START Recorded data

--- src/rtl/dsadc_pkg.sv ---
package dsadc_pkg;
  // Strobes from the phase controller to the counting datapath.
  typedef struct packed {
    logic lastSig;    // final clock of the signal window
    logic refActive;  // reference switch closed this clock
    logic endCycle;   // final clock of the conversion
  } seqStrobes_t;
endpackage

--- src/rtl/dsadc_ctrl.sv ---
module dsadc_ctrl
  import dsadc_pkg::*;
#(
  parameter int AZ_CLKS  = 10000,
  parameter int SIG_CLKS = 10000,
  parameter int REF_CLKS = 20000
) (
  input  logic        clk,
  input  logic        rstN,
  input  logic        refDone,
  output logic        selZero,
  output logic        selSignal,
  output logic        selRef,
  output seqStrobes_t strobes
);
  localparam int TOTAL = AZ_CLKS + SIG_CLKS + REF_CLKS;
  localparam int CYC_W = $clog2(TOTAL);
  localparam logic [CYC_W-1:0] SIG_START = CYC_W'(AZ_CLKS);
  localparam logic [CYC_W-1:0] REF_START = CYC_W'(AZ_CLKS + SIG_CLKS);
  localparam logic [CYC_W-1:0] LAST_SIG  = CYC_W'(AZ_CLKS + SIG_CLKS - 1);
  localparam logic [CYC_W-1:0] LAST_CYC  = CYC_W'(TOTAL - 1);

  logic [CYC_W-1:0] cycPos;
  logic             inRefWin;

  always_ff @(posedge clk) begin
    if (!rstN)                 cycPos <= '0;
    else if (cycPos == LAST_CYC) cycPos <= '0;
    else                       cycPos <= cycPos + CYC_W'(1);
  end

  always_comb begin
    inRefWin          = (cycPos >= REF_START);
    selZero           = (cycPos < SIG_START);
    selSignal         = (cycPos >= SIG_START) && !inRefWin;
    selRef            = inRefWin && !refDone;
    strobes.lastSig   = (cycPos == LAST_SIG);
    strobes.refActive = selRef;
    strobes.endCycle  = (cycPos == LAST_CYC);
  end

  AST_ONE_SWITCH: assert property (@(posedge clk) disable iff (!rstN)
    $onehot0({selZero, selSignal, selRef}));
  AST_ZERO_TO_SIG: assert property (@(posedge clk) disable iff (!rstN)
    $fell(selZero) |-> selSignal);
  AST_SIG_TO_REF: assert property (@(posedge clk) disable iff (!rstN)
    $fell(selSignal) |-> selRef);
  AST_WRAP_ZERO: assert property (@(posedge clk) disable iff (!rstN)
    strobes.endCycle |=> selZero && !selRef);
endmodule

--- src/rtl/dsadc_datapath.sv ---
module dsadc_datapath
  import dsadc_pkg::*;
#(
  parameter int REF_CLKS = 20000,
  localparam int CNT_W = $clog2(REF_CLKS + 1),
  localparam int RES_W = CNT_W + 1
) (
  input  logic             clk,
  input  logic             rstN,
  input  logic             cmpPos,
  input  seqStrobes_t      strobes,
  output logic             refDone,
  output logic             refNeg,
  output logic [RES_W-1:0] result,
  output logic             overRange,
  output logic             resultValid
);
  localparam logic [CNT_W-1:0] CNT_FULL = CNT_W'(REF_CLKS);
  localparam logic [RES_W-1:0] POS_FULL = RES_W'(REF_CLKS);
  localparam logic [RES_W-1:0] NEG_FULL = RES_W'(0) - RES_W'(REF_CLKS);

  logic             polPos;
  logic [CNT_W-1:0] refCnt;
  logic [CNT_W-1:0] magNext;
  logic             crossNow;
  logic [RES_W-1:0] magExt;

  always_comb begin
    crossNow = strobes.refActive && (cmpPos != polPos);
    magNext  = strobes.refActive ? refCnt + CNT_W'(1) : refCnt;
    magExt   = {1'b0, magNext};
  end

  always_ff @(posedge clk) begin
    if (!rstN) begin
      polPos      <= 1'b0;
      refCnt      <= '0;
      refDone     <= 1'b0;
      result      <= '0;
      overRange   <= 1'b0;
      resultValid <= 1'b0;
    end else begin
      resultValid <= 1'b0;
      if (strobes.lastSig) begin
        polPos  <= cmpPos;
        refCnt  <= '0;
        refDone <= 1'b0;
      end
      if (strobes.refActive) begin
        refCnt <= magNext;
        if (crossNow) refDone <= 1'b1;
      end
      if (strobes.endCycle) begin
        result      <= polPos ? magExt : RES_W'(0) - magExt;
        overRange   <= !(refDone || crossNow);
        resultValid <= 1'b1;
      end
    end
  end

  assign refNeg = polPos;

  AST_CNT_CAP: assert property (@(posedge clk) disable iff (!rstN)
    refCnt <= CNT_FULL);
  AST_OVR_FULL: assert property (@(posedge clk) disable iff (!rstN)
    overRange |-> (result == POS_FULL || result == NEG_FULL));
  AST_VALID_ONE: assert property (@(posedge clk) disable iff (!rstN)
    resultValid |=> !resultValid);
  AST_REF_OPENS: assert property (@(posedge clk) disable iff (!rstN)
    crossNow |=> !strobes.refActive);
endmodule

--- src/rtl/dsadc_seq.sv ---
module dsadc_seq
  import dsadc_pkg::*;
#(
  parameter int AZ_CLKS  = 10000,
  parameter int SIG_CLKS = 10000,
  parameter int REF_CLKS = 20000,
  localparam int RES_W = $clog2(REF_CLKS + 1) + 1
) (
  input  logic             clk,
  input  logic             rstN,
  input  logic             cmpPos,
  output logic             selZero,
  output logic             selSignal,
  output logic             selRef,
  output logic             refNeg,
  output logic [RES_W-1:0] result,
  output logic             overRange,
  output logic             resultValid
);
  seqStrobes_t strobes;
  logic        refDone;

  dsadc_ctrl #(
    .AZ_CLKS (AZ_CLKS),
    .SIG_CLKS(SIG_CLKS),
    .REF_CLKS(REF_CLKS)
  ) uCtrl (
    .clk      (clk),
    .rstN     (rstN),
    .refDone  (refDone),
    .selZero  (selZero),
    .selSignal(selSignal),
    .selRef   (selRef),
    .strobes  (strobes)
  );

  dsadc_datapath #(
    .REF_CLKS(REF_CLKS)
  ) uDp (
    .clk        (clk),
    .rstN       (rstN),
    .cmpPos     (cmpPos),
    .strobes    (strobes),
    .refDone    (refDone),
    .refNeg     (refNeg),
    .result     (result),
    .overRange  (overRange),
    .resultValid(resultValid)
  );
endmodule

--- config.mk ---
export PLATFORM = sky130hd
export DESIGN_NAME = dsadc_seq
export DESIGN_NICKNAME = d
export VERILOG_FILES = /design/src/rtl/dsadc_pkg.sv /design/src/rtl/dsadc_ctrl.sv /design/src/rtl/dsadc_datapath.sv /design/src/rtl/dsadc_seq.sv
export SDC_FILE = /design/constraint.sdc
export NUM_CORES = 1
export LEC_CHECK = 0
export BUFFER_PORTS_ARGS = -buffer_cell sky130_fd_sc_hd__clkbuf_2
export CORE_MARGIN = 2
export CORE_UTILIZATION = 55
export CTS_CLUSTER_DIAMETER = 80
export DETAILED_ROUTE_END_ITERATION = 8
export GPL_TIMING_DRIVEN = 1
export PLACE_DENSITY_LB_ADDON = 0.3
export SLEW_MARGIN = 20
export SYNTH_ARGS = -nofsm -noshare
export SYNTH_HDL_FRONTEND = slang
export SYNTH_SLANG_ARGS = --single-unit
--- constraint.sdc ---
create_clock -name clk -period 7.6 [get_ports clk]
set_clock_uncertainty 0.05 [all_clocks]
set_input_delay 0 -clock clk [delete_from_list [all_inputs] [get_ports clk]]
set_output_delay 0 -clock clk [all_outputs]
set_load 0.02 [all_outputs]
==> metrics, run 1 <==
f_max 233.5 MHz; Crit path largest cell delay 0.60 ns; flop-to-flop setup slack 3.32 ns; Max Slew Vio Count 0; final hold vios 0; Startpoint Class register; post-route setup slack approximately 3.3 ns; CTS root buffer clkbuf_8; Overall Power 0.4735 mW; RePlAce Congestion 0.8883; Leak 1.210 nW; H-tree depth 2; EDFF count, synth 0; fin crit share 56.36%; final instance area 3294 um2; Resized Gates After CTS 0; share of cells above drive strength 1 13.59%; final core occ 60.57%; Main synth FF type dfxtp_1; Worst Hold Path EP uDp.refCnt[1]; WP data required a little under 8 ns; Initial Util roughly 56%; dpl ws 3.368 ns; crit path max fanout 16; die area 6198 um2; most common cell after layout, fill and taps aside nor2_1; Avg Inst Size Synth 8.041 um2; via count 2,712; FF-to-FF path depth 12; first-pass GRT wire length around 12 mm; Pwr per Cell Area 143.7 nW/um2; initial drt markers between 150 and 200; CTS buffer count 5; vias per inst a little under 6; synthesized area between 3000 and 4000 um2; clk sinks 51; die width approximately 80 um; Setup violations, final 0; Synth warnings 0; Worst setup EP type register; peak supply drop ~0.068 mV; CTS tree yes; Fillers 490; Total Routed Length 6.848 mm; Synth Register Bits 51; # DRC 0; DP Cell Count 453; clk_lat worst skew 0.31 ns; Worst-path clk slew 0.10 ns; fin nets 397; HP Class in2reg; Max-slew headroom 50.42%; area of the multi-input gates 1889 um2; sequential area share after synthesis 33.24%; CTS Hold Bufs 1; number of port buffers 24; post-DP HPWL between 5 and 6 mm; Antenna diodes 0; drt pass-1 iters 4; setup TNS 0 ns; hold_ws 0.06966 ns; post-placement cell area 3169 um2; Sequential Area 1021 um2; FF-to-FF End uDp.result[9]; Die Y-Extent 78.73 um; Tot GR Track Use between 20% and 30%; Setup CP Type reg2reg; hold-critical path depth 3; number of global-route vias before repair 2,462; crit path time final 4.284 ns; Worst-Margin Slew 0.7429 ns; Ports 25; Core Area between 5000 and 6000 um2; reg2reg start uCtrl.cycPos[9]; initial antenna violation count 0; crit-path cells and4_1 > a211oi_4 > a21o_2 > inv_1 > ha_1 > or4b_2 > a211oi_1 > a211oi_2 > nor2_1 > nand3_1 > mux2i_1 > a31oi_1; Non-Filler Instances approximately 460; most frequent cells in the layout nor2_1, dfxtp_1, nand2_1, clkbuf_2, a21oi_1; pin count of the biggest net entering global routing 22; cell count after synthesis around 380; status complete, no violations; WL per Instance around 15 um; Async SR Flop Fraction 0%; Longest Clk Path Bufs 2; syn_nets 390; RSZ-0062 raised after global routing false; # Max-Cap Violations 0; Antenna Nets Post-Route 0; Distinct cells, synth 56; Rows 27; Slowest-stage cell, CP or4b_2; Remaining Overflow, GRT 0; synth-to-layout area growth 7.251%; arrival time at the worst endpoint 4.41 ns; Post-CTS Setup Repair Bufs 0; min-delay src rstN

END Recorded data
START Recorded data

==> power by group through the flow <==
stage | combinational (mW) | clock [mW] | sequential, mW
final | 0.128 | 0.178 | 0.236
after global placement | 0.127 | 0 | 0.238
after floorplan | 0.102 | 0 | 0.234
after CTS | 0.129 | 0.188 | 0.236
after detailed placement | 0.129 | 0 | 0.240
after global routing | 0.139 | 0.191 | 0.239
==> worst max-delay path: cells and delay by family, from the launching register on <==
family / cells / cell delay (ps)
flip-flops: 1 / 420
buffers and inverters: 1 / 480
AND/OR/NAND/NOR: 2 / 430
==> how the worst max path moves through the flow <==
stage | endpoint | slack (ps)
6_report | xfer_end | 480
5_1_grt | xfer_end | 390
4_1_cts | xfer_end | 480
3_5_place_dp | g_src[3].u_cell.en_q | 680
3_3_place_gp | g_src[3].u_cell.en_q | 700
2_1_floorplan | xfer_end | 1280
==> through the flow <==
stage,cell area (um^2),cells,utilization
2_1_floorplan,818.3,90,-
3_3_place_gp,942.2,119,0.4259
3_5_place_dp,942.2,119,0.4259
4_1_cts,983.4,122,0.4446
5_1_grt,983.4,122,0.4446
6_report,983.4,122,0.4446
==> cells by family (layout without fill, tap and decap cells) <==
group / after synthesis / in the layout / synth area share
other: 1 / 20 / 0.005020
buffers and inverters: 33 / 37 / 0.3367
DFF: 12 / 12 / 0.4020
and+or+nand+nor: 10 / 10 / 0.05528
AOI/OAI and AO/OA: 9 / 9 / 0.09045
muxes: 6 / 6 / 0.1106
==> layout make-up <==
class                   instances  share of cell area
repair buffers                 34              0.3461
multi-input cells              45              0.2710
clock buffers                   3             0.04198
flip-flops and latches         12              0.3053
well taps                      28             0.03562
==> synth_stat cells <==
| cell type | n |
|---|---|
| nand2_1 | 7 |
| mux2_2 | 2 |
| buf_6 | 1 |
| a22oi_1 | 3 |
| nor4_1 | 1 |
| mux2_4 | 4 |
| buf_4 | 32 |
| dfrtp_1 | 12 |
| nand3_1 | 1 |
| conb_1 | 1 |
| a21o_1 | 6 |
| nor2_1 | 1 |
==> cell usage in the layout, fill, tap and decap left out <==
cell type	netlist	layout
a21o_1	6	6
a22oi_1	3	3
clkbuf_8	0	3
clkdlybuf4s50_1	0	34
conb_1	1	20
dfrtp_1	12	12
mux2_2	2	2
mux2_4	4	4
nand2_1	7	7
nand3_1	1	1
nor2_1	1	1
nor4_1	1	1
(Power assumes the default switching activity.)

END Recorded data
START Recorded data

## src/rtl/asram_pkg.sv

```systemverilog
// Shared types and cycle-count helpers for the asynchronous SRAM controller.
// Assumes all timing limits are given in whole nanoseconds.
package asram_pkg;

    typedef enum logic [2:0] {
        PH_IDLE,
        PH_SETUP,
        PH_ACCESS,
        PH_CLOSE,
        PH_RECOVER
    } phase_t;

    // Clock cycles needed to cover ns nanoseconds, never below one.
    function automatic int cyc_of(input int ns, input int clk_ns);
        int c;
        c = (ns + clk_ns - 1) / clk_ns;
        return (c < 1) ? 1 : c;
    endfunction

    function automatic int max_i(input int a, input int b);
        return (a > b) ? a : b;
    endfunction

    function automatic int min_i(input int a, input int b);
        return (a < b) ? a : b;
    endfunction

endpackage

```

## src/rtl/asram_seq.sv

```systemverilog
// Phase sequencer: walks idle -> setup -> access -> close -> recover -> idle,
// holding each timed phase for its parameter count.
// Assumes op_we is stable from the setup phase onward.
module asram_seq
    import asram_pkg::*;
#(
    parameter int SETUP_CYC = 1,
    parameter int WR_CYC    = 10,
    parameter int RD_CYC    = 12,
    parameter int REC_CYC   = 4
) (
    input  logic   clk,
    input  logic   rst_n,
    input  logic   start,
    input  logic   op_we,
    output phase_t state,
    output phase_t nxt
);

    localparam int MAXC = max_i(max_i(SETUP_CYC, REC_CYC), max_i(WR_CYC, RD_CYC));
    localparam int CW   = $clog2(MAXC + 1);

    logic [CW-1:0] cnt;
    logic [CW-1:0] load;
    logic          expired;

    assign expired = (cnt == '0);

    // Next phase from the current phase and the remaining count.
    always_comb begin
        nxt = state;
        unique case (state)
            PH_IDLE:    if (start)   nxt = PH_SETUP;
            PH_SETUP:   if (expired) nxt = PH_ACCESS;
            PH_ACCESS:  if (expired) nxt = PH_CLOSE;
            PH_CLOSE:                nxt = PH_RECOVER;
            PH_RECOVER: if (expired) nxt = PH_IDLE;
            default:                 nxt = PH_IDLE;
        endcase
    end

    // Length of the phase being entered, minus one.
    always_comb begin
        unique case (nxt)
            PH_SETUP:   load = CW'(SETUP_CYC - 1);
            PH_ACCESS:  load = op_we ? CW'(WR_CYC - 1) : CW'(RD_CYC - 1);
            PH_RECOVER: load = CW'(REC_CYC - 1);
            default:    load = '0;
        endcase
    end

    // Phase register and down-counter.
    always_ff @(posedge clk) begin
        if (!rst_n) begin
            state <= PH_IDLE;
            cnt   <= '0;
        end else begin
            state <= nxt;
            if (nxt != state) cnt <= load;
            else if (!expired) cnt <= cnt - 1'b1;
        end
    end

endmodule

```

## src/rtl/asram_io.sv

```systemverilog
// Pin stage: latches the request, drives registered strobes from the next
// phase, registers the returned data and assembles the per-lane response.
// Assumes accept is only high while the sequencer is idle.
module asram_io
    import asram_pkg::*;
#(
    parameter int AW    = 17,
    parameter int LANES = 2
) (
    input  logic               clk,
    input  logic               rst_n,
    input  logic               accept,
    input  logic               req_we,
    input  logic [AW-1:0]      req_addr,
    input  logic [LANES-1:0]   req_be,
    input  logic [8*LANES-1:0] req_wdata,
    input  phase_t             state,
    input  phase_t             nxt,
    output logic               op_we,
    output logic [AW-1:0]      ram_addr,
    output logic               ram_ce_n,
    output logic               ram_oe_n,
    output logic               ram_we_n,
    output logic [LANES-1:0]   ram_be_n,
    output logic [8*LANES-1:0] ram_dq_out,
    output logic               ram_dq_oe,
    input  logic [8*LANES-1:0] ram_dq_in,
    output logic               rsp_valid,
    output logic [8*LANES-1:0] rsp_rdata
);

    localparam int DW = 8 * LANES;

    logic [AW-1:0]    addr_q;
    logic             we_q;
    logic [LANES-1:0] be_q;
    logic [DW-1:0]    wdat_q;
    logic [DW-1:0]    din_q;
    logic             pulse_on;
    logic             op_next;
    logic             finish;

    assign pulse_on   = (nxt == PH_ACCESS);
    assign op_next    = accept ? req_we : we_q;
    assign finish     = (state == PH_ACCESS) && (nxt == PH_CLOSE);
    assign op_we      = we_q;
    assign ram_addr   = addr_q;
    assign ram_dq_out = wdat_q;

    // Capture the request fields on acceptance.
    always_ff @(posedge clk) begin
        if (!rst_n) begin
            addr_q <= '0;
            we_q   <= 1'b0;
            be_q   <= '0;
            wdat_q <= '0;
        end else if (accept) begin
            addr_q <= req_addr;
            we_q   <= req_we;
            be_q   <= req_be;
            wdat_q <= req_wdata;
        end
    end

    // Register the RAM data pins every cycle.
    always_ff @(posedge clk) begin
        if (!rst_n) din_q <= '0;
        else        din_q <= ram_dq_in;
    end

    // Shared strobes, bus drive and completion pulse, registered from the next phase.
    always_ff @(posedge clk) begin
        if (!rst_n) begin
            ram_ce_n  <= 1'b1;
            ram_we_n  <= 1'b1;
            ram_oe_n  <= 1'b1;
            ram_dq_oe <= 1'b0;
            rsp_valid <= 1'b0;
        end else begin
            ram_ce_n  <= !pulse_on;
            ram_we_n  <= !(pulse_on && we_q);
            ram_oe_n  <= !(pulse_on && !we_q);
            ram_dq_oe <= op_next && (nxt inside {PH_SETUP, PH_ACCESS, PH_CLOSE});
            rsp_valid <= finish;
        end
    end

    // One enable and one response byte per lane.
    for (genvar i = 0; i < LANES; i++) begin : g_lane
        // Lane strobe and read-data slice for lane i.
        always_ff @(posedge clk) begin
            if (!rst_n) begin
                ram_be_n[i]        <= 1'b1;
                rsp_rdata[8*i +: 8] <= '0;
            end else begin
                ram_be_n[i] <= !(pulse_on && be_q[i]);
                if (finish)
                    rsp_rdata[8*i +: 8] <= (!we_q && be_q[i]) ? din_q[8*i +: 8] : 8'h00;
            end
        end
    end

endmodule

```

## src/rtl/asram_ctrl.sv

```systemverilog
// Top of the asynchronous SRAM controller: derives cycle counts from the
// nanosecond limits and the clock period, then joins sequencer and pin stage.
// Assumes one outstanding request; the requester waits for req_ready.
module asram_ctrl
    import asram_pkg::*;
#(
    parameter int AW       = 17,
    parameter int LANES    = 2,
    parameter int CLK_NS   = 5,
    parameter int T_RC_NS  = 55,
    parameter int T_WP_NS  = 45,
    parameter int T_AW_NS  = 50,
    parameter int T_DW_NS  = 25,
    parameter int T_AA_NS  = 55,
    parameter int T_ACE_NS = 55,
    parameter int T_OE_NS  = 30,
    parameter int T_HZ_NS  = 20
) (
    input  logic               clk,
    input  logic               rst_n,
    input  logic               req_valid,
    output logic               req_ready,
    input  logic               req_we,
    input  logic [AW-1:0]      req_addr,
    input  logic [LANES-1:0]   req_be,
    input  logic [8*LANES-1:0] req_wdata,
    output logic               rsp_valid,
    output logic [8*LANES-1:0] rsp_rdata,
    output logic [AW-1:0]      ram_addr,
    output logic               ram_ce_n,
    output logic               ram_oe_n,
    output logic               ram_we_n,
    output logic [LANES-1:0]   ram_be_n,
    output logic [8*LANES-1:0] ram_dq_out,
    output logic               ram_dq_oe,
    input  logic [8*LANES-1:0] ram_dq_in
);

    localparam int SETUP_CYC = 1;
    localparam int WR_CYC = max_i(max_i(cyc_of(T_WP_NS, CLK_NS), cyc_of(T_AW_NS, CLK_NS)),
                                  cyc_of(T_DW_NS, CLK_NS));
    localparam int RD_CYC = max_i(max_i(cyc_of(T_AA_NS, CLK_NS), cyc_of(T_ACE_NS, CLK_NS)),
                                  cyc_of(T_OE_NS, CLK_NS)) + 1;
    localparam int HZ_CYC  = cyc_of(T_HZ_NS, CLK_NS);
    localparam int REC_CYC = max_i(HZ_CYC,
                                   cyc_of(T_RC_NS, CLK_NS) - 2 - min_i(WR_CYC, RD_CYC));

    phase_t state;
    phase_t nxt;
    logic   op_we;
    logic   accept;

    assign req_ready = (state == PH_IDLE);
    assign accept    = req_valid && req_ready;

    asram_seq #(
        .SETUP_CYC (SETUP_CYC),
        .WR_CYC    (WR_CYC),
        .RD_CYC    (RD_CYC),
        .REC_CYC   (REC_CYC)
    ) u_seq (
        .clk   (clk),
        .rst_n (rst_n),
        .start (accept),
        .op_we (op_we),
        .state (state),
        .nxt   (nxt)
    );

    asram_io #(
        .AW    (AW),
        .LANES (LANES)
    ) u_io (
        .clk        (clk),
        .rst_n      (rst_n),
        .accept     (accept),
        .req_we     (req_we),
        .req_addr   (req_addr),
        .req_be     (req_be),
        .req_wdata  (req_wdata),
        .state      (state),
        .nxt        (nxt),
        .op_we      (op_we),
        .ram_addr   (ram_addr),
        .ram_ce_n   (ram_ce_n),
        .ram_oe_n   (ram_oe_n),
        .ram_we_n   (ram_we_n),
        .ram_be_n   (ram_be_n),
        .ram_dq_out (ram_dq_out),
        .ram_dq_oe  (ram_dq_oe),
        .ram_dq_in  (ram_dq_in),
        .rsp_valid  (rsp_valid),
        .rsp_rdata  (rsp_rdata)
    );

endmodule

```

END Recorded data

**Assignment:** Filter the material for the word "flops" and copy each matching line.

**Answer for this exercise:**
flip-flops: 1 / 420
flip-flops and latches         12              0.3053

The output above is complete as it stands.